File: src/rtl/jsau_pkg.sv
package jsau_pkg;

  // Default depth of the command queue between front and back.
  localparam int JSAU_QUEUE_DEPTH = 4;

  // Hex character buffer of a \u escape.
  localparam int HEX_DEPTH = 4;
  localparam int HEX_IDX_W = $clog2(HEX_DEPTH);

  localparam logic [7:0] CHAR_QUOTE  = 8'h22;
  localparam logic [7:0] CHAR_BSLASH = 8'h5C;
  localparam logic [7:0] CHAR_N      = 8'h6E;
  localparam logic [7:0] CHAR_T      = 8'h74;
  localparam logic [7:0] CHAR_U      = 8'h75;
  localparam logic [7:0] BYTE_LF     = 8'h0A;
  localparam logic [7:0] BYTE_TAB    = 8'h09;
  localparam logic [7:0] UTF8_LEAD2  = 8'hC0;
  localparam logic [7:0] UTF8_LEAD3  = 8'hE0;
  localparam logic [7:0] UTF8_CONT   = 8'h80;
  localparam logic [15:0] CP_LIM1    = 16'h0080;
  localparam logic [15:0] CP_LIM2    = 16'h0800;

  typedef struct packed {
    logic [7:0] in_byte;
    logic       text_last;
  } in_beat_t;

  typedef struct packed {
    logic [7:0] out_byte;
    logic       has_byte;
    logic       string_end;
    logic       bad_hex;
    logic       run_last;
  } out_beat_t;

  typedef enum logic [1:0] {
    MODE_OUT,
    MODE_IN,
    MODE_ESC,
    MODE_HEX
  } mode_t;

  typedef enum logic [1:0] {
    FS_RUN,
    FS_REPLAY,
    FS_FLUSH
  } fstate_t;

  typedef enum logic [1:0] {
    KIND_BYTE,
    KIND_END,
    KIND_BAD,
    KIND_UTF8
  } kind_t;

  // One queued command: expands into last_beat+1 output beats.
  typedef struct packed {
    kind_t       kind;
    logic [15:0] data;
    logic [1:0]  last_beat;
    logic        str_end;
    logic        run_last;
  } cmd_t;

  // {valid, value} of one hex digit.
  function automatic logic [4:0] hex_digit(input logic [7:0] c);
    logic [4:0] r;
    r = 5'b0;
    if (c >= 8'h30 && c <= 8'h39) begin
      r = {1'b1, c[3:0]};
    end else if ((c >= 8'h61 && c <= 8'h66) || (c >= 8'h41 && c <= 8'h46)) begin
      r = {1'b1, c[3:0] + 4'd9};
    end
    return r;
  endfunction

endpackage

File: src/rtl/jsau_queue.sv
module jsau_queue
  import jsau_pkg::*;
#(
  parameter int DEPTH = JSAU_QUEUE_DEPTH
) (
  input  logic clk,
  input  logic rst_n,
  input  logic push,
  input  cmd_t push_data,
  output logic full,
  input  logic pop,
  output cmd_t head,
  output logic head_valid
);

  localparam int PTR_W = (DEPTH > 1) ? $clog2(DEPTH) : 1;
  localparam int CNT_W = $clog2(DEPTH + 1);

  cmd_t             entries_r [DEPTH];
  logic [PTR_W-1:0] wr_ptr_r, wr_ptr_nxt;
  logic [PTR_W-1:0] rd_ptr_r, rd_ptr_nxt;
  logic [CNT_W-1:0] count_r, count_nxt;
  logic             do_push, do_pop;

  assign full       = (count_r == CNT_W'(DEPTH));
  assign head_valid = (count_r != '0);
  assign head       = entries_r[rd_ptr_r];
  assign do_push    = push && !full;
  assign do_pop     = pop && head_valid;

  always_comb begin
    wr_ptr_nxt = wr_ptr_r;
    rd_ptr_nxt = rd_ptr_r;
    count_nxt  = count_r;
    if (do_push) begin
      wr_ptr_nxt = (wr_ptr_r == PTR_W'(DEPTH - 1)) ? '0 : wr_ptr_r + 1'b1;
    end
    if (do_pop) begin
      rd_ptr_nxt = (rd_ptr_r == PTR_W'(DEPTH - 1)) ? '0 : rd_ptr_r + 1'b1;
    end
    if (do_push && !do_pop) begin
      count_nxt = count_r + 1'b1;
    end else if (do_pop && !do_push) begin
      count_nxt = count_r - 1'b1;
    end
  end

  always_ff @(posedge clk) begin
    if (!rst_n) begin
      wr_ptr_r <= '0;
      rd_ptr_r <= '0;
      count_r  <= '0;
    end else begin
      wr_ptr_r <= wr_ptr_nxt;
      rd_ptr_r <= rd_ptr_nxt;
      count_r  <= count_nxt;
    end
  end

  always_ff @(posedge clk) begin
    if (do_push) begin
      entries_r[wr_ptr_r] <= push_data;
    end
  end

endmodule

File: src/rtl/jsau_front.sv
module jsau_front
  import jsau_pkg::*;
(
  input  logic     clk,
  input  logic     rst_n,
  input  logic     in_valid,
  output logic     in_ready,
  input  in_beat_t in_data,
  input  logic     q_full,
  output logic     q_push,
  output cmd_t     q_push_data
);

  fstate_t              fs_r, fs_nxt;
  mode_t                mode_r;
  logic [HEX_IDX_W-1:0] hex_cnt_r;
  logic [7:0]           hex_chars_r [HEX_DEPTH];
  logic [HEX_IDX_W-1:0] rp_idx_r, rp_idx_nxt;
  logic [HEX_IDX_W-1:0] rp_last_r, rp_last_nxt;
  logic                 hold_v_r, hold_v_nxt;
  cmd_t                 hold_r, hold_nxt;
  logic                 step;

  // Character step: current byte, or a buffered hex char on replay.
  logic [7:0]           f_c;
  logic                 f_last;
  mode_t                f_mode;
  logic [HEX_IDX_W-1:0] f_cnt;
  logic                 f_prod;
  logic                 f_restart;
  logic                 f_wr;
  cmd_t                 f_cmd;
  cmd_t                 dec_cmd;
  logic [4:0]           h0, h1, h2, h3;
  logic [15:0]          cp;

  assign f_c    = (fs_r == FS_REPLAY) ? hex_chars_r[rp_idx_r] : in_data.in_byte;
  assign f_last = (fs_r == FS_REPLAY) ? (rp_idx_r == rp_last_r) : in_data.text_last;

  // \u decode: leading hex digits, last one is the incoming byte.
  always_comb begin
    h0 = hex_digit(hex_chars_r[0]);
    h1 = hex_digit(hex_chars_r[1]);
    h2 = hex_digit(hex_chars_r[2]);
    h3 = hex_digit(f_c);
    if (!h1[4]) begin
      cp = {12'h000, h0[3:0]};
    end else if (!h2[4]) begin
      cp = {8'h00, h0[3:0], h1[3:0]};
    end else if (!h3[4]) begin
      cp = {4'h0, h0[3:0], h1[3:0], h2[3:0]};
    end else begin
      cp = {h0[3:0], h1[3:0], h2[3:0], h3[3:0]};
    end
    dec_cmd.data      = cp;
    dec_cmd.str_end   = 1'b0;
    dec_cmd.run_last  = 1'b0;
    if (!h0[4]) begin
      dec_cmd.kind      = KIND_BAD;
      dec_cmd.last_beat = 2'd0;
    end else begin
      dec_cmd.kind = KIND_UTF8;
      if (cp < CP_LIM1) begin
        dec_cmd.last_beat = 2'd0;
      end else if (cp < CP_LIM2) begin
        dec_cmd.last_beat = 2'd1;
      end else begin
        dec_cmd.last_beat = 2'd2;
      end
    end
  end

  always_comb begin
    f_mode            = mode_r;
    f_cnt             = hex_cnt_r;
    f_prod            = 1'b0;
    f_restart         = 1'b0;
    f_wr              = 1'b0;
    f_cmd.kind        = KIND_BYTE;
    f_cmd.data        = {8'h00, f_c};
    f_cmd.last_beat   = 2'd0;
    f_cmd.str_end     = 1'b0;
    f_cmd.run_last    = 1'b0;
    unique case (mode_r)
      MODE_OUT: begin
        if (f_c == CHAR_QUOTE) f_mode = MODE_IN;
      end
      MODE_IN: begin
        if (f_c == CHAR_QUOTE) begin
          f_prod        = 1'b1;
          f_cmd.kind    = KIND_END;
          f_cmd.data    = '0;
          f_cmd.str_end = 1'b1;
          f_mode        = MODE_OUT;
        end else if (f_c == CHAR_BSLASH) begin
          if (f_last) f_prod = 1'b1;
          else        f_mode = MODE_ESC;
        end else begin
          f_prod = 1'b1;
        end
      end
      MODE_ESC: begin
        f_mode = MODE_IN;
        if (f_c == CHAR_N) begin
          f_prod     = 1'b1;
          f_cmd.data = {8'h00, BYTE_LF};
        end else if (f_c == CHAR_T) begin
          f_prod     = 1'b1;
          f_cmd.data = {8'h00, BYTE_TAB};
        end else if (f_c == CHAR_U) begin
          if (!f_last) begin
            f_mode = MODE_HEX;
            f_cnt  = '0;
          end
        end else begin
          f_prod = 1'b1;
        end
      end
      MODE_HEX: begin
        f_wr = 1'b1;
        if (hex_cnt_r == HEX_IDX_W'(HEX_DEPTH - 1)) begin
          f_cnt  = '0;
          f_mode = MODE_IN;
          f_prod = 1'b1;
          f_cmd  = dec_cmd;
        end else if (f_last) begin
          // text ended mid-escape: collected chars go back through as text
          f_restart = 1'b1;
          f_cnt     = '0;
          f_mode    = MODE_IN;
        end else begin
          f_cnt = hex_cnt_r + 1'b1;
        end
      end
      default: f_mode = MODE_OUT;
    endcase
    if (f_last && !f_restart) begin
      if (f_mode != MODE_OUT) begin
        if (f_prod) begin
          f_cmd.str_end = 1'b1;
        end else begin
          f_prod        = 1'b1;
          f_cmd.kind    = KIND_END;
          f_cmd.data    = '0;
          f_cmd.str_end = 1'b1;
        end
      end
      f_mode = MODE_OUT;
      f_cnt  = '0;
    end
  end

  // Replay results are held back one step so run_last lands on the final one.
  always_comb begin
    fs_nxt      = fs_r;
    rp_idx_nxt  = rp_idx_r;
    rp_last_nxt = rp_last_r;
    hold_v_nxt  = hold_v_r;
    hold_nxt    = hold_r;
    q_push      = 1'b0;
    q_push_data = f_cmd;
    step        = 1'b0;
    in_ready    = 1'b0;
    unique case (fs_r)
      FS_RUN: begin
        in_ready = !q_full;
        if (in_valid && !q_full) begin
          step = 1'b1;
          if (f_restart) begin
            fs_nxt      = FS_REPLAY;
            rp_idx_nxt  = '0;
            rp_last_nxt = hex_cnt_r;
            hold_v_nxt  = 1'b0;
          end else if (f_prod) begin
            q_push               = 1'b1;
            q_push_data.run_last = 1'b1;
          end
        end
      end
      FS_REPLAY: begin
        if (!q_full) begin
          step = 1'b1;
          if (f_prod) begin
            if (hold_v_r) begin
              q_push               = 1'b1;
              q_push_data          = hold_r;
              q_push_data.run_last = 1'b0;
            end
            hold_nxt   = f_cmd;
            hold_v_nxt = 1'b1;
          end
          if (f_last) begin
            if (f_restart) begin
              rp_idx_nxt  = '0;
              rp_last_nxt = hex_cnt_r;
            end else begin
              fs_nxt = FS_FLUSH;
            end
          end else begin
            rp_idx_nxt = rp_idx_r + 1'b1;
          end
        end
      end
      FS_FLUSH: begin
        if (!hold_v_r) begin
          fs_nxt = FS_RUN;
        end else if (!q_full) begin
          q_push               = 1'b1;
          q_push_data          = hold_r;
          q_push_data.run_last = 1'b1;
          hold_v_nxt           = 1'b0;
          fs_nxt               = FS_RUN;
        end
      end
      default: fs_nxt = FS_RUN;
    endcase
  end

  always_ff @(posedge clk) begin
    if (!rst_n) begin
      fs_r      <= FS_RUN;
      mode_r    <= MODE_OUT;
      hex_cnt_r <= '0;
      rp_idx_r  <= '0;
      rp_last_r <= '0;
      hold_v_r  <= 1'b0;
    end else begin
      fs_r      <= fs_nxt;
      rp_idx_r  <= rp_idx_nxt;
      rp_last_r <= rp_last_nxt;
      hold_v_r  <= hold_v_nxt;
      if (step) begin
        mode_r    <= f_mode;
        hex_cnt_r <= f_cnt;
      end
    end
  end

  always_ff @(posedge clk) begin
    hold_r <= hold_nxt;
    if (step && f_wr) begin
      hex_chars_r[hex_cnt_r] <= f_c;
    end
  end

endmodule

File: src/rtl/jsau_back.sv
module jsau_back
  import jsau_pkg::*;
(
  input  logic      clk,
  input  logic      rst_n,
  input  cmd_t      head,
  input  logic      head_valid,
  output logic      pop,
  output logic      out_valid,
  input  logic      out_ready,
  output out_beat_t out_data
);

  logic [1:0] beat_r, beat_nxt;
  logic       out_valid_r, out_valid_nxt;
  out_beat_t  out_r, out_nxt;
  logic       is_last, load;

  assign is_last   = (beat_r == head.last_beat);
  assign load      = head_valid && (!out_valid_r || out_ready);
  assign pop       = load && is_last;
  assign out_valid = out_valid_r;
  assign out_data  = out_r;

  always_comb begin
    out_nxt.out_byte   = 8'h00;
    out_nxt.has_byte   = 1'b0;
    out_nxt.bad_hex    = 1'b0;
    out_nxt.string_end = head.str_end && is_last;
    out_nxt.run_last   = head.run_last && is_last;
    unique case (head.kind)
      KIND_BYTE: begin
        out_nxt.has_byte = 1'b1;
        out_nxt.out_byte = head.data[7:0];
      end
      KIND_END: begin
        out_nxt.has_byte = 1'b0;
      end
      KIND_BAD: begin
        out_nxt.bad_hex = 1'b1;
      end
      KIND_UTF8: begin
        out_nxt.has_byte = 1'b1;
        priority if (head.last_beat == 2'd0) begin
          out_nxt.out_byte = head.data[7:0];
        end else if (is_last) begin
          out_nxt.out_byte = UTF8_CONT | {2'b00, head.data[5:0]};
        end else if (head.last_beat == 2'd1) begin
          out_nxt.out_byte = UTF8_LEAD2 | {3'b000, head.data[10:6]};
        end else if (beat_r == 2'd0) begin
          out_nxt.out_byte = UTF8_LEAD3 | {4'h0, head.data[15:12]};
        end else begin
          out_nxt.out_byte = UTF8_CONT | {2'b00, head.data[11:6]};
        end
      end
      default: out_nxt.has_byte = 1'b0;
    endcase
  end

  always_comb begin
    beat_nxt      = beat_r;
    out_valid_nxt = out_valid_r;
    if (load) begin
      beat_nxt      = is_last ? 2'd0 : beat_r + 2'd1;
      out_valid_nxt = 1'b1;
    end else if (out_ready) begin
      out_valid_nxt = 1'b0;
    end
  end

  always_ff @(posedge clk) begin
    if (!rst_n) begin
      beat_r      <= 2'd0;
      out_valid_r <= 1'b0;
    end else begin
      beat_r      <= beat_nxt;
      out_valid_r <= out_valid_nxt;
    end
  end

  always_ff @(posedge clk) begin
    if (load) begin
      out_r <= out_nxt;
    end
  end

endmodule

File: src/rtl/json_string_array_unescape.sv
// Channel  Ports                          Beat          Accepted when
// input    in_valid in_ready in_data      in_beat_t     in_valid && in_ready
// result   out_valid out_ready out_data   out_beat_t    out_valid && out_ready
//
// One input byte per cycle in normal text while the queue has room; each byte
// makes zero or one result beat, a completed \u escape makes one to three,
// sent by the back end one beat a cycle while out_ready is high and the
// command queue keeps the front taking bytes. Text ending inside a \u escape
// stops input while the buffered characters are rescanned and the held
// result is flushed (a rescan that again ends inside \u rescans its single
// hex character once more), for longer if the queue is full.
// Reset (rst_n low, synchronous) clears parse mode, queue and output valid;
// no clearing pass, the hex buffer is always written before it is read.
// Either side may stall: a full queue drops in_ready, out_ready low holds the
// output register and the back end.
module json_string_array_unescape
  import jsau_pkg::*;
#(
  parameter int QUEUE_DEPTH = JSAU_QUEUE_DEPTH
) (
  input  logic      clk,
  input  logic      rst_n,
  input  logic      in_valid,
  output logic      in_ready,
  input  in_beat_t  in_data,
  output logic      out_valid,
  input  logic      out_ready,
  output out_beat_t out_data
);

  // front -> queue
  logic q_push;
  cmd_t q_push_data;
  logic q_full;
  // queue -> back
  cmd_t q_head;
  logic q_head_valid;
  logic q_pop;

  // Front: parses the byte stream, at most one command per parsed character.
  jsau_front u_front (
    .clk         (clk),
    .rst_n       (rst_n),
    .in_valid    (in_valid),
    .in_ready    (in_ready),
    .in_data     (in_data),
    .q_full      (q_full),
    .q_push      (q_push),
    .q_push_data (q_push_data)
  );

  jsau_queue #(
    .DEPTH (QUEUE_DEPTH)
  ) u_queue (
    .clk        (clk),
    .rst_n      (rst_n),
    .push       (q_push),
    .push_data  (q_push_data),
    .full       (q_full),
    .pop        (q_pop),
    .head       (q_head),
    .head_valid (q_head_valid)
  );

  // Back: expands commands (UTF-8 sequences included) into result beats.
  jsau_back u_back (
    .clk        (clk),
    .rst_n      (rst_n),
    .head       (q_head),
    .head_valid (q_head_valid),
    .pop        (q_pop),
    .out_valid  (out_valid),
    .out_ready  (out_ready),
    .out_data   (out_data)
  );

endmodule

File: config.mk
export PLATFORM = sky130hd
export DESIGN_NAME = json_string_array_unescape
export DESIGN_NICKNAME = d
export VERILOG_FILES = /design/src/rtl/jsau_pkg.sv /design/src/rtl/jsau_queue.sv /design/src/rtl/jsau_front.sv /design/src/rtl/jsau_back.sv /design/src/rtl/json_string_array_unescape.sv
export SDC_FILE = /design/constraint.sdc
export NUM_CORES = 1
export LEC_CHECK = 0
export ABC_AREA = 1
export BUFFER_PORTS_ARGS = -buffer_cell sky130_fd_sc_hd__buf_2
export CAP_MARGIN = 25
export CORE_MARGIN = 3
export CORE_UTILIZATION = 35
export CTS_CLUSTER_SIZE = 30
export DETAILED_ROUTE_END_ITERATION = 6
export PLACE_DENSITY = 0.56
export SKIP_CTS_REPAIR_TIMING = 1
export SYNTH_ARGS = -nofsm -noshare
export SYNTH_HDL_FRONTEND = slang
export SYNTH_SLANG_ARGS = --single-unit
File: constraint.sdc
create_clock -name clk -period 3.4 [get_ports clk]
set_input_delay 0.68 -clock clk [delete_from_list [all_inputs] [get_ports clk]]
set_output_delay 0.68 -clock clk [all_outputs]
set_load 0.02 [all_outputs]
==> results.py, run 1 <==
metrics = {
    "synthesis": {
        "synthDistinctLibCells": 49,
        "synth_seq_cells": 178,
        "yosysWarnings": 0,
        "synthArstFlopShare": 0,
        "syn_inst": 1035,
        "synth_top_family_by_area": "simple AND/OR/NAND/NOR gates",
        "synthTopCellsByArea": "edfxtp_1 48%, nand2_1 9.1%, dfxtp_1 5.3%, inv_1 4.9%, ha_1 4.6%",
        "yosysTopAreaCell": "edfxtp_1",
        "synth_edf_count": 153,
        "synth_ff_type": "edfxtp_1",
        "synth.area.mux_share": 0.00316,
        "netlist_area_sq_um": 9510,
        "synthSimpleGateAreaFrac": 0.235,
        "syn_avg_cell_area_sq_um": 9.19,
        "synth-compound-area-share": 0.0937,
        "yosysSeqAreaShare": 0.536,
        "synth_adder_area_share": 0.0482,
        "synth_top_area_frac": 0.483,
        "synth-xor-area-share": 0.0111,
        "syn_nets": 1084,
    },
    "sta": {
        "worst_pin_slew_ns": 0.719,
        "finClkSkew_ns": 0.0157,
        "fin_tns_setup_ns": 0,
        "hold_slack_ns": 0.487,
        "period_needed_ns": 3.24,
        "timing.final.max_slew_violations": 0,
        "setup_slack_ns": 0.164,
        "finalCritPeriodShare": 0.952,
        "max_slew_margin": 0.519,
        "maxClockFrequency_mhz": 309,
        "hold_viol_final": 0,
        "setup_violations": 0,
    },
    "setup_path": {
        "critPathMaxFanout": 4,
        "cp-end-kind": "flip-flop",
        "rr_worst_depth": 22,
        "startpoint_type": "flip-flop",
        "r2r_slack_ns": 0.16,
        "arrival_ns": 3.56,
        "rr_endpoint": "u_queue.count_r[1]$_SDFFE_PN0P_",
        "cp_data_required_time_ns": 3.72,
        "crit_type": "reg2reg",
        "r2r_start": "u_front.fs_r[1]$_SDFFE_PN0P_",
    },
    "drt": {
        "route.met2.wl_mm": 10.9,
        "drc": 0,
        "dr_wl_met3_um": 652,
        "topRoutingLayerUsed": "met4",
        "vias": 7144,
        "ant_nets": 0,
        "avgViaCountPerCell": 4.88,
        "drtIter0Drc": 501,
        "drt-met1-wl_mm": 10.9,
        "dr.pass1.iters": 5,
        "wl_per_cell_um": 15.5,
        "routed_wl_mm": 22.7,
    },
    "place": {
        "hpwl_mm": 16.2,
        "dpl_cell_area_sq_um": 10400,
        "dpl_worst_slack_ns": -0.0723,
        "dp.cells": 1426,
        "gpl.final_weighted_congestion": 0.887,
        "io_buffers": 26,
    },
    "final_layout": {
        "antennaDiodeCount": 0,
        "drive_gt1_frac": 0.184,
        "final_cell_mix": "227 x nand2_1, 153 x edfxtp_1, 122 x inv_1",
        "final_nets": 1164,
        "stdcell_area_sq_um": 11200,
        "seqCellArea_sq_um": 5100,
        "postLayoutCoreUtil": 0.424,
        "syn2layout_area_growth_pct": 17.5,
        "num-fill-cells": 2568,
        "multi_input_area_sq_um": 3810,
        "final-instance-count-excl-fill": 1463,
        "layout_commonest_cell": "nand2_1",
    },
    "min_path": {
        "hold_class": "reg2reg",
        "min_path_cells": 2,
        "hold_end": "u_front.hold_v_r$_SDFFE_PN0P_",
        "worstHoldStart": "u_front.hold_v_r$_SDFFE_PN0P_",
    },
    "global_routing": {
        "grt_max_degree": 39,
        "grt_pass1_wl_mm": 36.1,
        "gr-total-overflow": 0,
        "grt_antenna_before_repair": 0,
        "grt_pass1_vias": 6872,
        "track_usage": 0.158,
    },
    "cts": {
        "cts.sink_count": 178,
        "cts_tree": "built",
        "cts_buffers": 17,
        "cts.path.max_buffers": 2,
        "cts_root_buf": "clkbuf_16",
        "htree_num_levels": 4,
        "clock_latency_ns": 0.43,
        "clk_pin_slew_ns": 0.07,
    },
    "floorplanning": {
        "dieArea_sq_um": 29200,
        "die_y_um": 171,
        "core_area_sq_um": 26400,
        "start_util": 0.361,
        "io_pins": 27,
        "rows": 59,
        "die-width_um": 171,
    },
    "status": {
        "status": "finished, final reports clean",
    },
    "pwr": {
        "finalPower_mw": 5.58,
        "leakagePower_nw": 4.52,
        "p_per_area_nw_per_um2": 499,
        "vdd_drop_max_mv": 0.346,
    },
    "job": {
        "drv_cap": 0,
    },
}
## synth_stat cells (2+ instances only)
master,n
o21ai_0,66
nor2_4,3
a31oi_1,2
buf_2,3
nand3_2,13
inv_1,124
inv_2,7
dfxtp_1,25
or2_2,8
mux2i_1,3
a21boi_0,2
nand3_1,86
nor2_2,8
buf_6,7
a32oi_1,3
o211ai_1,12
o22ai_1,10
a211oi_1,3
nor4_1,3
a32o_1,3
xnor2_1,2
nand4_1,8
clkbuf_1,17
nand2_1,230
ha_1,35
nor2_1,97
edfxtp_1,153
nor3_1,12
nand3_4,2
xor2_1,10
a21oi_1,46
nand2_2,9
nand2_4,7
## routing by layer
layer  track usage  vias to the layer above
li1              -                     3636
met1         0.213                     3373
met2         0.265                      118
met3        0.0298                       17
met4        0.0367                        0
met5             0                        -
## state kept, by name, summed over array words and instances, names as in the netlist, 3 cells and up, named ones only
name and flops:
u_front.hold_r 21, u_front.hex_chars_r 32, u_back.out_data 12, u_queue.count_r 3, u_queue.entries_r 88
## worst max-delay path by stage
stage	cells after the start	startpoint	to	slack [ns]
detailed placement	21	in_data[1]	u_queue.count_r[2]$_SDFFE_PN0P_	-0.07
finish	22	u_front.fs_r[1]$_SDFFE_PN0P_	u_queue.count_r[1]$_SDFFE_PN0P_	0.16
CTS	22	u_front.fs_r[1]$_SDFFE_PN0P_	u_queue.count_r[2]$_SDFFE_PN0P_	0.03
global route	25	flip-flop	u_queue.count_r[2]$_SDFFE_PN0P_	-0.02
floorplan	17	u_front.fs_r[1]$_SDFFE_PN0P_	u_queue.entries_r[2][0]$_DFFE_PP_	-0.16
global placement	21	in_data[1]	u_queue.count_r[2]$_SDFFE_PN0P_	-0.05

EXERCISE -> When a line of the data holds the string "into", pick it out and copy it.

ANSWER BELOW ->
  // One queued command: expands into last_beat+1 output beats.
  // Back: expands commands (UTF-8 sequences included) into result beats.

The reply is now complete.